[Activity]:
Show each line of the data below that has the string "first" in it.

○ ○ ○ ○ ○ ○ ○

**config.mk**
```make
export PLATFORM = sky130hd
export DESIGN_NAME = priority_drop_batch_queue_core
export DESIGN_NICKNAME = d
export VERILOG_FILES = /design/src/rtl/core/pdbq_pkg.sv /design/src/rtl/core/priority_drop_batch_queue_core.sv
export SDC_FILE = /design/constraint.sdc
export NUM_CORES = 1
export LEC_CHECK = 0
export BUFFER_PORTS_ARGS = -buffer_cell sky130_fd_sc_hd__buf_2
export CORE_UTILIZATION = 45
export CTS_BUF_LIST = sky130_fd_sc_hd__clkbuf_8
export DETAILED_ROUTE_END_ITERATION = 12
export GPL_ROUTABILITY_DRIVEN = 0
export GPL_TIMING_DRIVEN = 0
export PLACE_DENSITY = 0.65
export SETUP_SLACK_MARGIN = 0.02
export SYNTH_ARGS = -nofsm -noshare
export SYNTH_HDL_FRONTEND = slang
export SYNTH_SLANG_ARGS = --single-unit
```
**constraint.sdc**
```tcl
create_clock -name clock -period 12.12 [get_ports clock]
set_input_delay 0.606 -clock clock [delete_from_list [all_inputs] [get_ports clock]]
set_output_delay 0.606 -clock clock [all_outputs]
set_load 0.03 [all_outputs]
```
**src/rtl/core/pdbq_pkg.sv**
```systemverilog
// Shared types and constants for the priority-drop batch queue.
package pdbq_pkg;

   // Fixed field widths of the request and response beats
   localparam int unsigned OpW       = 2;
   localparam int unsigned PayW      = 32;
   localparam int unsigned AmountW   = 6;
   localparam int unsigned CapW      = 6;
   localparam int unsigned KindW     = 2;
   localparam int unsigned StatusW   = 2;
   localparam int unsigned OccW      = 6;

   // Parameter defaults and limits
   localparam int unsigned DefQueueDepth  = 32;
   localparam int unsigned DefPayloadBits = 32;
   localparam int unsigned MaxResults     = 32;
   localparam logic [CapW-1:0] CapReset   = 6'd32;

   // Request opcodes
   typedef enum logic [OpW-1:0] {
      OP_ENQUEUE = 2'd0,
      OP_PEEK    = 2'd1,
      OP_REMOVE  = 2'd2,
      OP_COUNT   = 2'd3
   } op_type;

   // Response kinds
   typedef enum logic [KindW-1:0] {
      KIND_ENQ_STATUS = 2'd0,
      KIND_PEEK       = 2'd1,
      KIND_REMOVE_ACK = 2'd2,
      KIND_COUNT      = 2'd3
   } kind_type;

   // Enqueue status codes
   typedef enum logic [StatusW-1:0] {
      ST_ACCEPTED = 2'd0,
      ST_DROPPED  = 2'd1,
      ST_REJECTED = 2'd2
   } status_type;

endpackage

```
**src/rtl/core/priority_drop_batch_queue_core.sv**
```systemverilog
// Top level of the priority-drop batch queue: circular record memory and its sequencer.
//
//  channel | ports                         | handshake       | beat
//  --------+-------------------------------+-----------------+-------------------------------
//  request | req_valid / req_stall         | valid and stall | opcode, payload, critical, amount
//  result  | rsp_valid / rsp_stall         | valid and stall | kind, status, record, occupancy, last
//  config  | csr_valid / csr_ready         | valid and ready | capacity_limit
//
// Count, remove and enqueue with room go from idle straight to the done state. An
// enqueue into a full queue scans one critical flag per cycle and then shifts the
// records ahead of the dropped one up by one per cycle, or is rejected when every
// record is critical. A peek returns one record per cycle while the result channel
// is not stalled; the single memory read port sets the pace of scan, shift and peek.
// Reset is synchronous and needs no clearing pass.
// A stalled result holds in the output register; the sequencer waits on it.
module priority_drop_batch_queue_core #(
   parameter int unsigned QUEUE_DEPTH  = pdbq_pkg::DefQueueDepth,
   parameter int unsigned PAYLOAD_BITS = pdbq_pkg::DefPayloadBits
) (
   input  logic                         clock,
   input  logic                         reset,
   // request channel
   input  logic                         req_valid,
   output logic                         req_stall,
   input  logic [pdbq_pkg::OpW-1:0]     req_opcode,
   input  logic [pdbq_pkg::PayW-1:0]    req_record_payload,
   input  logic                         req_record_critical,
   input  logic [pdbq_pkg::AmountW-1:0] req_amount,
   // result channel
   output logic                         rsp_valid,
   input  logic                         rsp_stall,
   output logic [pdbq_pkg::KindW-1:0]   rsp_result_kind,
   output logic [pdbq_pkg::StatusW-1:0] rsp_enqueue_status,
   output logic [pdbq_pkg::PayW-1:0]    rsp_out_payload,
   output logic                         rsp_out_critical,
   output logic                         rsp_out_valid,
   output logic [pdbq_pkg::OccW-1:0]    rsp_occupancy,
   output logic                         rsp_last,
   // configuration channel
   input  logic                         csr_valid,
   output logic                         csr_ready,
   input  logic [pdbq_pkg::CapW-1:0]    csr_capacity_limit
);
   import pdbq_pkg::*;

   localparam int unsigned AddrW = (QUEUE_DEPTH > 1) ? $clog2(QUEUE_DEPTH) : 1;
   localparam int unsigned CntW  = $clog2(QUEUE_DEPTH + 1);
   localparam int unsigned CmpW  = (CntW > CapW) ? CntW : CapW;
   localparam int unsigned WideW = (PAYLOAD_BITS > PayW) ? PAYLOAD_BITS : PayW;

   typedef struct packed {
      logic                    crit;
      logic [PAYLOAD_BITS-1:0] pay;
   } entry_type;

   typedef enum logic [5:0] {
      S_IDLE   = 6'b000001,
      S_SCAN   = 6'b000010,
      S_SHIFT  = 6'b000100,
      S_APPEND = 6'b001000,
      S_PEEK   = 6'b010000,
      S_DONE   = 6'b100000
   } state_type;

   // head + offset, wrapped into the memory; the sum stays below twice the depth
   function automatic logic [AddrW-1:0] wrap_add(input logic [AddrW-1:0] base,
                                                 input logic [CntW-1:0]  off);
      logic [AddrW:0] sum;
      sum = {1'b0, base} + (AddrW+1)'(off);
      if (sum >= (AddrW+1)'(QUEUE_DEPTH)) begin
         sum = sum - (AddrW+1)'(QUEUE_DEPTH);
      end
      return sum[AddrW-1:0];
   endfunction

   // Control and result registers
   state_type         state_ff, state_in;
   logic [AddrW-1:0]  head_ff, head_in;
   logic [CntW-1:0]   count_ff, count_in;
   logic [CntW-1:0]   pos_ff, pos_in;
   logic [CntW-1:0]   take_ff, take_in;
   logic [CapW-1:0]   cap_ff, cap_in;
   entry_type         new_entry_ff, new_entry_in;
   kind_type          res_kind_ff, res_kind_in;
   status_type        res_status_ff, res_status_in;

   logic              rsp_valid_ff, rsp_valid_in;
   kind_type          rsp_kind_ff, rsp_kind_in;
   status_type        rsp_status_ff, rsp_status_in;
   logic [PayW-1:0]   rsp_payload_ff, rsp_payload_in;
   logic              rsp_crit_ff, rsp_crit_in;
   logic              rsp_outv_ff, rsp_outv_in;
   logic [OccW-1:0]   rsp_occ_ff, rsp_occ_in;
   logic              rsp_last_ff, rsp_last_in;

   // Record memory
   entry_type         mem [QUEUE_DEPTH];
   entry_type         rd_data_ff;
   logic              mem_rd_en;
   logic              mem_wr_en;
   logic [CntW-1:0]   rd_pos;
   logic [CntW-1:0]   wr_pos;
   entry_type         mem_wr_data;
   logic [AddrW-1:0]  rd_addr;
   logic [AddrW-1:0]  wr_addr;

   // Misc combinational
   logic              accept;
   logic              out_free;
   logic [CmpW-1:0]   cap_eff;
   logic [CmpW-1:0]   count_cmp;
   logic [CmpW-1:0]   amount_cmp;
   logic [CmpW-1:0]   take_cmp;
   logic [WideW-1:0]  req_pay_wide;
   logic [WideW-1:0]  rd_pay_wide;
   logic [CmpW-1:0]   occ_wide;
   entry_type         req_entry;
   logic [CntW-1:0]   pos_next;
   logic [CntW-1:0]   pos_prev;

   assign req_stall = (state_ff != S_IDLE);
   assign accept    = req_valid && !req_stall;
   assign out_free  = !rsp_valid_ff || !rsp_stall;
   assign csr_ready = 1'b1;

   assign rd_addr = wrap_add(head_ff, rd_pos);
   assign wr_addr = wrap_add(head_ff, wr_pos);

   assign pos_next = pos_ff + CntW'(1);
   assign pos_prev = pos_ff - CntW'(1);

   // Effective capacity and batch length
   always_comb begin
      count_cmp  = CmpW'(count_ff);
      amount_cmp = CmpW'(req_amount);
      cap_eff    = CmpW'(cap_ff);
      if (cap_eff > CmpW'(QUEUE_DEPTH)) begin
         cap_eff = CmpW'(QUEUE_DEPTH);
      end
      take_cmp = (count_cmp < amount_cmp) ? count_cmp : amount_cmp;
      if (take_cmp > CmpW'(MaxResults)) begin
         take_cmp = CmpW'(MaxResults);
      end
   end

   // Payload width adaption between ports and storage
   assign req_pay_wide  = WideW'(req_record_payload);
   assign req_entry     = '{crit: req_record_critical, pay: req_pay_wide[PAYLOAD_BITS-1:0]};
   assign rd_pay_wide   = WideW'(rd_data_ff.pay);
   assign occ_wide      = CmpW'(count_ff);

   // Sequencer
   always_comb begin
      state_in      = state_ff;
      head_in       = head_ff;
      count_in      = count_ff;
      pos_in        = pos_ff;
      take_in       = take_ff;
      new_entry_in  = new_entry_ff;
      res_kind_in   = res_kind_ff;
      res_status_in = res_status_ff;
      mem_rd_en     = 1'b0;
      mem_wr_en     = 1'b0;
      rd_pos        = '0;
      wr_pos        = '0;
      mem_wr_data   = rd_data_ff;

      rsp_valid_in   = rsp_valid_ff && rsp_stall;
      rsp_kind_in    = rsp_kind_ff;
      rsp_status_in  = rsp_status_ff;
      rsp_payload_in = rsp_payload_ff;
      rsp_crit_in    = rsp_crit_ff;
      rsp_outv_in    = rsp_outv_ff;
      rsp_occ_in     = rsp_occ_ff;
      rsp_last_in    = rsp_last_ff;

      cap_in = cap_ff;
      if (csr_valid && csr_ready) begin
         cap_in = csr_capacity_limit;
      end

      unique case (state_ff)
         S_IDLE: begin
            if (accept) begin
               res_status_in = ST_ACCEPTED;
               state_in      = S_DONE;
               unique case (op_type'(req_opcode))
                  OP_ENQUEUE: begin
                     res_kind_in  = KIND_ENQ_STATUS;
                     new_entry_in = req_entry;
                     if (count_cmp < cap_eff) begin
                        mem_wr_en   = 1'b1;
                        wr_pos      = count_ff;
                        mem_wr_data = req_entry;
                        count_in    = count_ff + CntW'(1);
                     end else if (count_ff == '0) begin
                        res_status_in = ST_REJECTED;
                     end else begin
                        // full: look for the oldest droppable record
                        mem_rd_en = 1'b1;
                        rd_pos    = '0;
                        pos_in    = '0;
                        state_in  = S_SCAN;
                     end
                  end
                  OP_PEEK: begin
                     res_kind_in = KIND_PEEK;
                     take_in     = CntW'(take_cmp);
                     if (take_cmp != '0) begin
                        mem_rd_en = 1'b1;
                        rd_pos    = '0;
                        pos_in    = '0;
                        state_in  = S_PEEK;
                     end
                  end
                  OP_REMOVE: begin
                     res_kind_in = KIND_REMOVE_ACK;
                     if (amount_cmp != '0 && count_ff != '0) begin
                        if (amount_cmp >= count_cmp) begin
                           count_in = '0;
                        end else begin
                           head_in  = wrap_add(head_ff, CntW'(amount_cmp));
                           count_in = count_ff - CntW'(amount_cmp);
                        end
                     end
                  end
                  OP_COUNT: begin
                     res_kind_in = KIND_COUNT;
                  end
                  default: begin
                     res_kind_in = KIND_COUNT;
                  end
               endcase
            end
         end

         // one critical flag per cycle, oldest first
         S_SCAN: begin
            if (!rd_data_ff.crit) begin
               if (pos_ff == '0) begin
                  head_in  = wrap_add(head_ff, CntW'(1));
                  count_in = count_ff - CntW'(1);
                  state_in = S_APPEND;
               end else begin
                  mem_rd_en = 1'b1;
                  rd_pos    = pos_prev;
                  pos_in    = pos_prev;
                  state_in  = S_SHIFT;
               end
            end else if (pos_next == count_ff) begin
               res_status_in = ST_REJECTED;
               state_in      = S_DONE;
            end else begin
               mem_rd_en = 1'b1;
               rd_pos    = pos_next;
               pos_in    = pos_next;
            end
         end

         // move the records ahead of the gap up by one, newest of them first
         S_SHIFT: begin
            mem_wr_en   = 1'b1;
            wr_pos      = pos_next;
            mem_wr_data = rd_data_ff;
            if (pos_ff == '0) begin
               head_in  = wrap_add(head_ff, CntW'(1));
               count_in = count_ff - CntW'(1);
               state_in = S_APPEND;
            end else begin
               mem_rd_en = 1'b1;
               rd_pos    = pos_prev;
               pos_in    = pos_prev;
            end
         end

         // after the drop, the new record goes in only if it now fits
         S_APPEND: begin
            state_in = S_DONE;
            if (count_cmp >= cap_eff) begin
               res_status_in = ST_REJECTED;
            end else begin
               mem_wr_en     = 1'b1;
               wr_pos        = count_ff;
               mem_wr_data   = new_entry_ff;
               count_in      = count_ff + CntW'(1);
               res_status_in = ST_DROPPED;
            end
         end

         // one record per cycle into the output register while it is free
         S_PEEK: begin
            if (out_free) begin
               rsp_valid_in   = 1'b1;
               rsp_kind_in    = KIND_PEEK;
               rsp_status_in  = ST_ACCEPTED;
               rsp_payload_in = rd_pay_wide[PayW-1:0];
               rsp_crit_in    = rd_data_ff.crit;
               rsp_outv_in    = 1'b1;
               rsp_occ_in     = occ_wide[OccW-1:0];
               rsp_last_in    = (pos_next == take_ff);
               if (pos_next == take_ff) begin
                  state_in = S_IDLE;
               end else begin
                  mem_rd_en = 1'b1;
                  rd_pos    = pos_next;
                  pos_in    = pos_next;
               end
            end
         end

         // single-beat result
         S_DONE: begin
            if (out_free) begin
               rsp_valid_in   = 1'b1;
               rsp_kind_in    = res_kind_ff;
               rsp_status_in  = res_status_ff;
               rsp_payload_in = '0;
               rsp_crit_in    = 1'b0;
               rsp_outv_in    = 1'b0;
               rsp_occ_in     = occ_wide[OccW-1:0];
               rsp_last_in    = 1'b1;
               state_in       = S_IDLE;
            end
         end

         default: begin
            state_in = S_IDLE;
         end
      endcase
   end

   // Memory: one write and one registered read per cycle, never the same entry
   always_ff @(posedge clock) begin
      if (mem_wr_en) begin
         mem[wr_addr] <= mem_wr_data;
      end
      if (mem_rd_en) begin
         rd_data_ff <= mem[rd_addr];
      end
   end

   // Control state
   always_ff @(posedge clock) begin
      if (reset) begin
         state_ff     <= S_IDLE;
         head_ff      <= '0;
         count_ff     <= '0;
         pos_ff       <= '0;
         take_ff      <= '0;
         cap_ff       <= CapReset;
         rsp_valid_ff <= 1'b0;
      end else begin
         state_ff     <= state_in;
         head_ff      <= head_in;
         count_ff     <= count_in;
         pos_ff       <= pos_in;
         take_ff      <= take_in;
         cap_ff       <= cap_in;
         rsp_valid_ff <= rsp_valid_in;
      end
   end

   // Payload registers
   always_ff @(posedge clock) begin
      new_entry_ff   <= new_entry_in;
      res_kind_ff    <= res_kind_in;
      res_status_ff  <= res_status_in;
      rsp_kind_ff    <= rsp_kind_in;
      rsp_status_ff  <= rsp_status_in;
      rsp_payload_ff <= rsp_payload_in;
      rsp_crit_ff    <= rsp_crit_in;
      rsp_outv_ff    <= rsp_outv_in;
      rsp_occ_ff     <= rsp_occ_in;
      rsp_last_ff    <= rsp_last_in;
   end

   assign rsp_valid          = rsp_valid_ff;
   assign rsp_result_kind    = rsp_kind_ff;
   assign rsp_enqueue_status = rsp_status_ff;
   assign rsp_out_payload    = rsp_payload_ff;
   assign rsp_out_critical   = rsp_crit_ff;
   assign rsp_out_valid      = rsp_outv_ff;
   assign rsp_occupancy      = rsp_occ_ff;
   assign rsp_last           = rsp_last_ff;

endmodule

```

○ ○ ○ ○ ○ ○ ○

[Response below]:
         // one critical flag per cycle, oldest first
         // move the records ahead of the gap up by one, newest of them first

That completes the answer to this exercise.